Cocada are a traditional coconut confectionery found in many parts of Latin America. They are particularly popular in Argentina, Bolivia, Brazil, Colombia, Chile, Dominican Republic, Mexico, Panama, Venezuela and Ecuador. They are oven baked but are served at room temperature to provide their chewy and soft texture. Made with eggs and shredded coconut, cocadas come in a variety of colors due to the modern use of food coloring, however the traditional variations are golden brown. They are often garnished with almonds, either whole or chopped. There are hundreds of cocadas recipes, from the typical hard, very sweet balls to cocadas that are almost the creamy texture of flan.

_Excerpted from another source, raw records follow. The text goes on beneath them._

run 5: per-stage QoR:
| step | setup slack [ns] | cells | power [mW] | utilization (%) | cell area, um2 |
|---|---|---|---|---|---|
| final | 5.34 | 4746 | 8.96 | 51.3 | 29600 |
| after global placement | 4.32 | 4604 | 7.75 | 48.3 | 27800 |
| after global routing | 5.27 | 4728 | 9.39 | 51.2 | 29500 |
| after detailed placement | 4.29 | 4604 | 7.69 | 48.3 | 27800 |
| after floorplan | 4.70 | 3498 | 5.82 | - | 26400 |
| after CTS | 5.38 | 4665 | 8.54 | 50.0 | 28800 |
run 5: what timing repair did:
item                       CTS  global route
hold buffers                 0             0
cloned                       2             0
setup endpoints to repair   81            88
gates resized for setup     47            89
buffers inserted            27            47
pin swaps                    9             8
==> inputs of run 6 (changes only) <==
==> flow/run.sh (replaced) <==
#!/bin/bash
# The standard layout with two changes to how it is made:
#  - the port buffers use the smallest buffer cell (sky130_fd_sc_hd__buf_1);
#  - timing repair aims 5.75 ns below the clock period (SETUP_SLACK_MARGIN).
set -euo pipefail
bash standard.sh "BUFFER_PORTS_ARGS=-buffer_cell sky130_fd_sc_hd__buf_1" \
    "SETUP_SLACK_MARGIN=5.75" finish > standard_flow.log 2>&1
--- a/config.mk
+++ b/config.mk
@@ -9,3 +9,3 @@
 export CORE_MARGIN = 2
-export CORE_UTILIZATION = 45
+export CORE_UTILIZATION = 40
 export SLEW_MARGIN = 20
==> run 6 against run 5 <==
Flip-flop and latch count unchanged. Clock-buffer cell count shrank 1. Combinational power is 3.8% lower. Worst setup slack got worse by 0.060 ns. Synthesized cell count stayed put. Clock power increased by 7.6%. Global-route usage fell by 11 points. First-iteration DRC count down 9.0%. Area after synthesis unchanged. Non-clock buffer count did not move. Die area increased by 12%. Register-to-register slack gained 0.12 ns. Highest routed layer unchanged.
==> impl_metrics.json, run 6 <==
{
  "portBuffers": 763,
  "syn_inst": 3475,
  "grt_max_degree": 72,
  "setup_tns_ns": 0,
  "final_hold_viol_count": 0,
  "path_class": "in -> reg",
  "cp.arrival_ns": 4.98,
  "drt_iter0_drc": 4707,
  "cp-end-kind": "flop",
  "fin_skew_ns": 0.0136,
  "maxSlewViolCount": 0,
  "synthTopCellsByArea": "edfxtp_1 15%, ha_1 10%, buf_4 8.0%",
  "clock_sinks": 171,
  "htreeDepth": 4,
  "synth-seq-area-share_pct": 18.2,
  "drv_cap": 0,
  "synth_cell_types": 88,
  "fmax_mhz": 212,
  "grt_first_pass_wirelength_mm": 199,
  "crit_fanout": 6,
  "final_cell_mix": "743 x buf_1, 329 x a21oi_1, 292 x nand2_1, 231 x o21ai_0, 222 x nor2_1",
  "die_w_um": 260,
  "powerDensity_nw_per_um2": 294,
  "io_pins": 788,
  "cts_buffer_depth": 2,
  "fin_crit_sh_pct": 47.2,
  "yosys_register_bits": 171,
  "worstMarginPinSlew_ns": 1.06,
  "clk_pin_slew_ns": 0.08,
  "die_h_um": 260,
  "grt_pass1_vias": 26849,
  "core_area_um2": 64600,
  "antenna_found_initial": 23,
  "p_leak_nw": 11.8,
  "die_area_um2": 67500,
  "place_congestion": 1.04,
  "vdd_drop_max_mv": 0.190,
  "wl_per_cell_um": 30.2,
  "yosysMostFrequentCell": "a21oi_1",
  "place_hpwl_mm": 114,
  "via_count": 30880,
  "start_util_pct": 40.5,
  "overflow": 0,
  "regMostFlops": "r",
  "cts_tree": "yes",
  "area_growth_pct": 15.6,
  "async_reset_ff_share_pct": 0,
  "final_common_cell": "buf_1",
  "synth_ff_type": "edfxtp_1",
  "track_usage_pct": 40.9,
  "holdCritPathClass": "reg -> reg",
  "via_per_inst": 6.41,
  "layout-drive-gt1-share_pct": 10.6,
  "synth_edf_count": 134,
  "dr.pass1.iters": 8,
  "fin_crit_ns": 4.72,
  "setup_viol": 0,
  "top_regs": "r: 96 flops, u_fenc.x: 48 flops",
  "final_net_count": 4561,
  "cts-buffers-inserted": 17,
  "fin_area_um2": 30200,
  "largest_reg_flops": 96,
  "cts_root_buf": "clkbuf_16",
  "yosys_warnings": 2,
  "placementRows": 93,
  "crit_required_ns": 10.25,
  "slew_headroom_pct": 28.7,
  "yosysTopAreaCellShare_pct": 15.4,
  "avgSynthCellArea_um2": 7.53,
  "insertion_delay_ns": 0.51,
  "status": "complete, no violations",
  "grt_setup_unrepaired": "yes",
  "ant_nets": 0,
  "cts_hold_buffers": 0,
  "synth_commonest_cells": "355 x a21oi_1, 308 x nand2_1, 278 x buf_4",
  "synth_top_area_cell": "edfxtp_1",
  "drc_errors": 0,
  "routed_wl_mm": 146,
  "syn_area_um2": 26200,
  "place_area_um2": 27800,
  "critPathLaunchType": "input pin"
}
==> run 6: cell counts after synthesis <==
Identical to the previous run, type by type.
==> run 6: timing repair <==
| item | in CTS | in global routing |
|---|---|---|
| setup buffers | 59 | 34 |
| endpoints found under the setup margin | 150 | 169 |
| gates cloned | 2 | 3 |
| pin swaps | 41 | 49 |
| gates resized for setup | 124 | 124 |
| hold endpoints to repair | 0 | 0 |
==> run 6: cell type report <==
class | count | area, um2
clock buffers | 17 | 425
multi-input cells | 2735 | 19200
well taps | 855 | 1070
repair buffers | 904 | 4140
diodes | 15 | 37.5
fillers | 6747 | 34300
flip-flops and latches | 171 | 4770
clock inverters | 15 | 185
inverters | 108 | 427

Other fruit, often dried, can be added to the cocadas to create variety, which will also lend to a wide spectrum of cocada colors.  Cocadas are mentioned as early as 1878 in Peru.

By country

Mexico, Colombia and Uruguay
In Colombia and Mexico, Conserva de coco are sold not only as artisan candies from shops, but commonly on the streets, out of baskets, and particularly on the beaches, by men or women who carry them on large aluminum trays. In Uruguay, they are commonly sold in bakeries under the name of coquitos, the more delicate versions include a cherry on the top and syrup coating, sometimes they fill the boxes of assorted masas.

Brazil 
In Brazil, cocada are a traditional confectionery originating from the north-east of the country. They are often long and thin rather than round, and are sold in the streets.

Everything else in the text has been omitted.